In my opinion the foregoing definition is clear and free from ambiguity. Whatever may have been the plaintiff’s reasons or intent, his principal actual dwelling place from July 17, 1947 to August, 1950 was in fact in Hong *157Kong with his wife and the children born to them. He did in fact reside in Hong Kong and not in the United States during said period. His intent as to his “domicile” or “permanent residence” as distinguished from his principal actual dwelling place in fact is not material. Lum Chong v. Esperdy, D.C.N.Y.1961, 191 F.Supp. 935; cf. Savorgnan v. United States, 1940, 338 U.S. 491, 70 S.Ct. 292, 94 L.Ed. 287. Since the plaintiff did in fact have his principal actual dwelling place in Hong Kong during said period, and not in the United States, the conclusion of the District Director that he was ineligible for relief under said section 249 was correct and in accordance with law.

The plaintiff’s motion for summary judgment in his favor is denied; the defendants’ motion for summary judgment in their favor is granted.
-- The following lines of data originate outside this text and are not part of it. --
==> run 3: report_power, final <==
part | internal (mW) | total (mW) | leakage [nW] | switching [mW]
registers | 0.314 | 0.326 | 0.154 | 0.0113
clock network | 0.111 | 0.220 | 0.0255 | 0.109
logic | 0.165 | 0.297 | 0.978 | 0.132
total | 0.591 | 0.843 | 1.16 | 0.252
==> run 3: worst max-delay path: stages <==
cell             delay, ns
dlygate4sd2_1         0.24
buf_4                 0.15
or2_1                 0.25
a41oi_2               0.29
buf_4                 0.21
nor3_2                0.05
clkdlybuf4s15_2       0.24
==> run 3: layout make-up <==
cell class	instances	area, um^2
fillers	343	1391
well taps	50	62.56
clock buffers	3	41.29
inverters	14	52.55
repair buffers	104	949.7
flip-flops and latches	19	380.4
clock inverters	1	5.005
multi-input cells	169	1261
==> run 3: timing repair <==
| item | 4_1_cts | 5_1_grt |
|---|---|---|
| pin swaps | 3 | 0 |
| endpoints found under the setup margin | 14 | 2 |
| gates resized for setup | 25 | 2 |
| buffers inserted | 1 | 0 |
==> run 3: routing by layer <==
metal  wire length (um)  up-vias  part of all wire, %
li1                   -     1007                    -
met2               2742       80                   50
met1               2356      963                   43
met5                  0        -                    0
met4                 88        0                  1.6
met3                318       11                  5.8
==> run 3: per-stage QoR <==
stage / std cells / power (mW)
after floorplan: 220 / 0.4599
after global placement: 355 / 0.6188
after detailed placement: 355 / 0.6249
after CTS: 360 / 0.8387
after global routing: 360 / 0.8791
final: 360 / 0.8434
==> config.mk <==
export PLATFORM = sky130hd
export DESIGN_NAME = movegen_sched
export DESIGN_NICKNAME = d
export VERILOG_FILES = /design/src/rtl/movegen_pkg.sv /design/src/rtl/movegen_sched.sv
export SDC_FILE = /design/constraint.sdc
export NUM_CORES = 1
export LEC_CHECK = 0
export ABC_CLOCK_PERIOD_IN_PS = 3700
export CAP_MARGIN = 0
export CORE_MARGIN = 3
export CORE_UTILIZATION = 45
export DETAILED_ROUTE_END_ITERATION = 12
export PLACE_DENSITY = 0.82
export SYNTH_ARGS = -nofsm -noshare
export SYNTH_HDL_FRONTEND = slang
export SYNTH_SLANG_ARGS = --single-unit
==> constraint.sdc <==
create_clock -name clk -period 3.7 [get_ports clk]
set_input_delay 0.37 -clock clk [delete_from_list [all_inputs] [get_ports clk]]
set_output_delay 0.37 -clock clk [all_outputs]
set_load 0.02 [all_outputs]
--- config.mk ---
export PLATFORM = sky130hd
export DESIGN_NAME = mem_burst_reader
export DESIGN_NICKNAME = d
export VERILOG_FILES = /design/src/rtl/mem_burst_reader.sv
export SDC_FILE = /design/constraint.sdc
export NUM_CORES = 1
export LEC_CHECK = 0
export ABC_AREA = 1
export BUFFER_PORTS_ARGS = -buffer_cell sky130_fd_sc_hd__clkbuf_2
export CORE_ASPECT_RATIO = 1.75
export CORE_UTILIZATION = 41
export CTS_CLUSTER_DIAMETER = 50
export DETAILED_ROUTE_END_ITERATION = 7
export HOLD_SLACK_MARGIN = 0.15
export PLACE_DENSITY = 0.74
export SYNTH_ARGS = -nofsm -noshare
export SYNTH_HDL_FRONTEND = slang
export SYNTH_SLANG_ARGS = --single-unit
export TNS_END_PERCENT = 30
--- constraint.sdc ---
create_clock -name clk -period 6.8 [get_ports clk]
set_clock_uncertainty 0.05 [all_clocks]
set_input_delay 1.36 -clock clk [delete_from_list [all_inputs] [get_ports clk]]
set_output_delay 1.36 -clock clk [all_outputs]
set_load 0.03 [all_outputs]
--- src/rtl/mem_burst_reader.sv ---
// Burst read sequencer: issues len consecutive reads to a 1-cycle-latency memory
// and streams the returned words through a 2-entry FIFO on a valid/ready port.
module mem_burst_reader #(
  parameter int ADDR_WIDTH = 6,
  parameter int DATA_WIDTH = 32
) (
  input  logic                  clk,
  input  logic                  rst,
  input  logic                  start,
  input  logic [ADDR_WIDTH-1:0] base_addr,
  input  logic [ADDR_WIDTH:0]   len,
  output logic                  busy,
  output logic                  done,
  output logic                  mem_cen,
  output logic                  mem_wr_en,
  output logic [ADDR_WIDTH-1:0] mem_addr,
  input  logic [DATA_WIDTH-1:0] mem_rdata,
  output logic                  out_valid,
  input  logic                  out_ready,
  output logic [DATA_WIDTH-1:0] out_data
);

  typedef enum logic [1:0] {IDLE, READ, DRAIN} state_t;

  state_t                state, state_nx;
  logic [ADDR_WIDTH:0]   rem;
  logic                  inflight;
  logic [1:0]            count, count_nx;
  logic [DATA_WIDTH-1:0] tail;
  logic [2:0]            occ;
  logic                  pop, push, issue, finish, accept, empty_start;

  assign mem_wr_en = 1'b0;

  // mem_cen is decoded from registered state plus this cycle's pop so a slot
  // freed by the consumer can be reused immediately (1 word/cycle).
  always_comb begin
    pop         = out_valid & out_ready;
    push        = inflight;
    occ         = {1'b0, count} + {2'b0, inflight} - {2'b0, pop};
    issue       = (state == READ) && (occ <= 3'd1);
    mem_cen     = ~issue;
    finish      = (state == DRAIN) && pop && (count == 2'd1) && !inflight;
    accept      = (state == IDLE) && start && (len != '0);
    empty_start = (state == IDLE) && start && (len == '0);
    count_nx    = count + {1'b0, push} - {1'b0, pop};
  end

  always_comb begin
    state_nx = state;
    case (state)
      IDLE:    if (accept) state_nx = READ;
      READ:    if (issue && rem == 1) state_nx = DRAIN;
      DRAIN:   if (finish) state_nx = IDLE;
      default: state_nx = IDLE;
    endcase
  end

  always_ff @(posedge clk or posedge rst) begin
    if (rst) state <= IDLE;
    else     state <= state_nx;
  end

  always_ff @(posedge clk or posedge rst) begin
    if (rst) begin
      busy      <= 1'b0;
      done      <= 1'b0;
      mem_addr  <= '0;
      rem       <= '0;
      inflight  <= 1'b0;
      count     <= '0;
      out_valid <= 1'b0;
      out_data  <= '0;
      tail      <= '0;
    end else begin
      inflight <= issue;
      done     <= finish | empty_start;
      if (accept) begin
        mem_addr <= base_addr;
        rem      <= len;
        busy     <= 1'b1;
      end else if (issue) begin
        mem_addr <= mem_addr + 1'b1;
        rem      <= rem - 1'b1;
      end
      if (finish) busy <= 1'b0;

      // out_data is the FIFO head; tail holds the second entry.
      case ({push, pop})
        2'b10: begin
          if (count == 2'd0) out_data <= mem_rdata;
          else               tail     <= mem_rdata;
        end
        2'b01: out_data <= tail;
        2'b11: begin
          if (count == 2'd1) out_data <= mem_rdata;
          else begin
            out_data <= tail;
            tail     <= mem_rdata;
          end
        end
        default: ;
      endcase
      count     <= count_nx;
      out_valid <= (count_nx != 2'd0);
    end
  end

endmodule

==> results of run 1 <==
[synth_stat cells]
cell	instances	area (µm²)
nand2_1	195	732
dfrtp_1	85	2130
inv_1	76	285
nand3_1	75	375
o21ai_0	33	165
buf_2	15	75.1
nor2_1	11	41.3
clkbuf_1	6	22.5
inv_2	5	18.8
ha_1	4	50.1
or2_2	4	25.0
nand4_1	3	18.8
nor3_1	3	15.0
xnor2_1	3	26.3
buf_6	2	22.5
nand2_2	2	12.5
nand3b_1	2	15.0
o21bai_1	2	15.0
xor2_1	2	17.5
a21oi_1	1	5.00
a21oi_2	1	8.76
buf_4	1	7.51
conb_1	1	3.75
fa_1	1	20.0
nor3b_4	1	18.8
o21ai_1	1	5.00
o21ai_2	1	8.76
[sequential cells by signal, indices dropped and copies added, names as in the netlist]
| signal | cells |
|---|---|
| out_data | 32 |
| tail | 32 |
| rem | 7 |
| mem_addr | 6 |
| count | 2 |
| state | 2 |
| busy | 1 |
| done | 1 |
| inflight | 1 |
| out_valid | 1 |
[worst min-delay path by stage]
stage | to | slack (ps)
2_1_floorplan | tail[0] | 450
3_3_place_gp | out_data[8] | 410
3_5_place_dp | out_data[23] | 410
4_1_cts | out_data[25] | 430
5_1_grt | out_data[1] | 450
6_report | out_data[25] | 430
[routing by layer]
metal  wire [µm]  part of all wire
met3         430             0.045
met2        4980              0.52
met5           0                 0
met4         231             0.024
met1        3970              0.41
[logic make-up after synthesis]
kind of cell | Yosys count | share of synthesized area
AOI/OAI and AO/OA | 39 | 0.0502
xor gates and xnor gates | 5 | 0.0106
adders and majority gates | 5 | 0.0169
buffers and inverters | 105 | 0.104
DFF | 85 | 0.514
other | 1 | 0.000906
and+or+nand+nor | 296 | 0.303
[where the power goes]
part           switching, mW  total [mW]  internal [mW]
Clock                  0.202       0.524          0.322
Sequential             0.138       0.891          0.753
Combinational          0.776        1.12          0.339
[cells in the final DEF, fill, tap and decap left out, drive strengths merged]
cell type	synthesis	final
nor3	3	3
o21ai	35	35
clkinv	0	5
ha	4	4
xnor2	3	3
xor2	2	2
bufinv	0	2
nand3	75	75
fa	1	1
or2	4	4
nand3b	2	2
dfrtp	85	85
a21oi	2	2
nor3b	1	1
conb	1	1
nor2	11	11
buf	18	2
clkbuf	6	100
o21bai	2	2
inv	81	80
nand2	197	197
nand4	3	3
[tightest hold or removal path, delay by kind of cell (launching register included)]
| kind | cells | cell delay (ps) |
|---|---|---|
| and+or+nand+nor | 2 | 110 |
| DFF | 1 | 340 |
[cell type report]
class                           count  area share
Multi-Input combinational cell    346       0.320
Clock buffer                       10      0.0462
Inverter                           81      0.0616
Timing Repair Buffer               92      0.0939
Clock inverter                      6      0.0177
Sequential cell                    85       0.429
Tap cell                          125      0.0315
==> flow_summary.toml, run 1 <==
[status]
run_status = "finished clean"

[grt]
grt_overflow_total = 0
busiest_layer = "met2"
grt_pass1_vias = 3591
met1_usage = 0.226
grt_max_degree = 86
grtUsageMet2 = 0.354
grt_pass1_wl_mm = 16.4
grt_antenna_before_repair = 0
use_met3 = 0.0446
grt.total_usage = 0.199

[synth]
postSynthAreaPerCell_um2 = 7.72
synth_cell_types = 27
ys_warn_count = 0
syn_nets = 590
syn_area_um2 = 4140
ys_ff_latch = 85
netlist_instances = 536
synth_seq_area_share = 0.514

[clocking]
cts_hold_buf = 0
max-clock-path-buffers = 2
cts.sinks = 85
cts_root_buf = "clkbuf_16"
cts_setup_buffers = 0
cts.reportedPaths.clkPinSlew_ps = 60
h-tree-depth = 3
cts_tree = "done"
cts_buffers = 9
cts_resized = 0
clk-insertion-delay-late_ps = 340

[flow_run]
max_cap_violations = 0

[sta]
tns_ps = 0
slew_viol_final = 0
fin_ws_ps = 2200
rsz0062_at_grt = "false"
relSlewSlack = 0.266
holdWs_ps = 431
hold_viol = 0
finalSetupViolCount = 0
fin_crit_ps = 4600
fmax_mhz = 217
worstMarginPinSlew_ps = 1100
period_share = 0.676

[floorplanning]
dieArea_um2 = 10500
rows = 48
core_area_um2 = 9850
num_io_pins = 92
fp.dieH_um = 135
die_w_um = 77.9
start_util = 0.420

[setup_path]
start_kind = "input port"
r2r-end = "state[0]"
crit_family = "simple AND/OR/NAND/NOR gates"
path_buf_inv = 2
slowest_stage = "fa_1"
crit_end = "mem_cen"
worstSetupStartpoint = "out_ready"
reg2reg_slack_ps = 4080
reg2reg_from = "out_valid"
critPathKind = "in2out"
crit_fanout = 16
crit_chain = "clkbuf_2 -> nand2_1 -> or2_2 -> nand2_1 -> ha_1 -> fa_1 -> nor2_1 -> nand2_2 -> clkbuf_2"
cp-end-kind = "primary output"
path_depth = 9
cp.required_ps = 5390
reg2regPathDepth = 11
critPathArrivalTime_ps = 3190
max_stage_delay_ps = 450

[layout]
insertedDiodeCount = 0
seq_area_um2 = 2130
final_area_um2 = 4960
fillCellCount = 962
utilization = 0.503
multi_input_area_um2 = 1590
num-nets-final = 669
area_growth_pct = 19.8
finalNonFillerCells = 745
drive_above_1_share = 0.197

[detailed_routing]
routed_wl_mm = 9.61
vias = 3601
via_per_inst = 4.83
ant_nets = 0
drt-initial-drc-count = 191
drc = 0
routedWlPerCell_um = 12.9
firstDrtPassIters = 5

[power_and_ir_drop]
ir_drop_mv = 0.239
power_mw = 2.53
leakage_nw = 2.73
power_density_nw_per_um2 = 511

[placed_design]
io_buffers = 90
dpl.cell_count = 729
hpwl_mm = 6.30
place.gp.congestion = 0.853
place_area_um2 = 4640
pre_cts_slack_ps = 2180

[min_path]
hp-start = "out_data[25]"
min_path_cells = 2
min_path_type = "reg2reg"
Power figures use the tool's default switching activity.
==> inputs of run 2 (changes only) <==
==> constraint.sdc (replaced) <==
create_clock -name clk -period 4.6 [get_ports clk]
set_clock_uncertainty 0.05 [all_clocks]
set_input_delay 0.92 -clock clk [delete_from_list [all_inputs] [get_ports clk]]
set_output_delay 0.92 -clock clk [all_outputs]
set_load 0.03 [all_outputs]
==> run 2 against run 1 <==
Compared with the run above:
- critical path depth unchanged
- register-to-register slack worse by 2200 ps
- sequential share of layout area rose by 0.46 points
- first-iteration DRC count shrank 1.6%
- global-route usage fell by 0.73 points
- largest cell class unchanged
==> flow_summary.toml, run 2 (same netlist as run 1, synthesis figures left out) <==
[status]
run_status = "finished clean"

[sta]
holdWs_ps = 428
hold_viol = 0
fmax_mhz = 268
fin_crit_ps = 3730
finalSetupViolCount = 0
rsz0062_at_grt = "false"
slew_viol_final = 0
worstMarginPinSlew_ps = 1070
tns_ps = 0
fin_ws_ps = 873
relSlewSlack = 0.279
period_share = 0.810

[power_and_ir_drop]
clock_power_share = 0.181
p_sw_frac = 0.455
power_mw = 3.62
p_switching_mw = 1.65
ir_drop_mv = 0.454
leakage_nw = 2.70
p_int_mw = 1.98
p_seq_frac = 0.363
power_frac_comb = 0.456
power_density_nw_per_um2 = 739

[placed_design]
io_buffers = 90
place.gp.congestion = 0.849
hpwl_mm = 6.51
pre_cts_slack_ps = 861

[setup_path]
start_kind = "input port"
cp-end-kind = "primary output"
max_stage_delay_ps = 450
cp.required_ps = 3630
slowest_stage = "fa_1"
reg2reg_slack_ps = 1880
reg2reg_from = "out_valid"
critPathKind = "in2out"
critPathArrivalTime_ps = 2760
crit_chain = "clkbuf_2 -> nand2_1 -> or2_2 -> nand2_1 -> ha_1 -> fa_1 -> nor2_1 -> nand2_2 -> clkbuf_2"
reg2regPathDepth = 11
r2r-end = "state[0]"
crit_fanout = 16

[clocking]
h-tree-depth = 3
clk-insertion-delay-late_ps = 340
cts_resized = 0
cts_hold_buf = 0
cts.sinks = 85
cts.reportedPaths.clkPinSlew_ps = 60
cts_root_buf = "clkbuf_16"
max-clock-path-buffers = 2
cts_buffers = 9
cts_setup_buffers = 0
cts_tree = "done"

[floorplanning]
num_io_pins = 92
rows = 48
core_area_um2 = 9850
die_w_um = 77.9
fp.dieH_um = 135
start_util = 0.420
dieArea_um2 = 10500

[grt]
grt_overflow_total = 0
grt_max_degree = 65
grt_pass1_vias = 3657
grt_antenna_before_repair = 0
grt_pass1_wl_mm = 15.7
grt.total_usage = 0.191

[layout]
final_common_cell = "nand2_1"
num-nets-final = 669
area_growth_pct = 18.5
final_cell_mix = "nand2_1, clkbuf_2, dfrtp_1"
largestRegisters = "out_data x32, tail x32, rem x7"
insertedDiodeCount = 0
utilization = 0.498
drive_above_1_share = 0.197

[flow_run]
max_cap_violations = 0

[detailed_routing]
vias = 3654
routed_wl_mm = 9.47
routedWlPerCell_um = 12.7
drc = 0
via_per_inst = 4.91
firstDrtPassIters = 5
drt-initial-drc-count = 188
ant_nets = 0

[min_path]
hp-start = "out_data[25]"
min_path_type = "reg2reg"
min_path_cells = 2
hold_end = "out_data[25]"
## run 2: critical path, delay by kind of cell
kind / cells / cell delay (ps)
adders and majority gates: 2 / 600
buffers and inverters: 2 / 330
and+or+nand+nor: 5 / 900
## run 2: per-layer routing
metal | vias to the layer above | GRT usage | wire, µm
met3 | 23 | 0.0432 | 513
met5 | - | 0 | 0
met4 | 0 | 0.110 | 327
met1 | 1716 | 0.195 | 3710
met2 | 109 | 0.353 | 4920
li1 | 1806 | - | -
## run 2: worst max path at each step
| stage | end | cells after the start | from |
|---|---|---|---|
| floorplan | mem_cen | 8 | out_ready |
| global placement | mem_cen | 9 | out_ready |
| detailed placement | mem_cen | 9 | out_ready |
| CTS | mem_cen | 9 | out_ready |
| global route | mem_cen | 9 | out_ready |
| finish | mem_cen | 9 | out_ready |
## run 2: through the flow
stage | cell area (µm²) | instances
2_1_floorplan | 4140 | 536
3_3_place_gp | 4640 | 729
3_5_place_dp | 4640 | 729
4_1_cts | 4900 | 744
5_1_grt | 4900 | 744
6_report | 4900 | 744
## run 2: power by group through the flow
| stage | registers (mW) | clock network [mW] | logic, mW |
|---|---|---|---|
| after floorplan | 1.64 | 0 | 0.920 |
| after global placement | 1.31 | 0 | 1.61 |
| after detailed placement | 1.33 | 0 | 1.66 |
| after CTS | 1.32 | 0.670 | 1.67 |
| after global routing | 1.36 | 0.692 | 1.85 |
| final | 1.32 | 0.655 | 1.65 |
## run 2: cell type report
class / count / area, µm²
Clock buffer: 9 / 225
Tap cell: 125 / 156
Multi-Input combinational cell: 346 / 1590
Fill cell: 962 / 4940
Clock inverter: 6 / 38.8
Sequential cell: 85 / 2130
Inverter: 81 / 305
Timing Repair Buffer: 92 / 465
An order will be entered dismissing this action and vacating the restraining order entered herein on March 21, 1961.

. This section provides as follows:

Ҥ 1259. Record of admission for permanent residence in the ease of certain aliens who entered the United States prior to June 28, 1940.
“A record of lawful admission for permanent residence may, in the discretion of the Attorney General and under such regulations as he may prescribe, be made in the case of any alien, as of the date of the approval of his application or, if entry occurred prior to July 1, 1924, as of the date of such entry, if no such record is otherwise available and such alien shall satisfy the Attorney General that he is not inadmissible under section 1182 (a) of this title insofar as it relates to criminals, procurers and other immoral persons, subversives, violators of the narcotic laws or smugglers of aliens, and he establishes that he-—
“(a) entered the United States prior to June 28, 1940;
“(b) has had his residence in the United States continuously since such entry;
“(c) is a person of good moral character ; and
“(d) is not ineligible to citizenship.”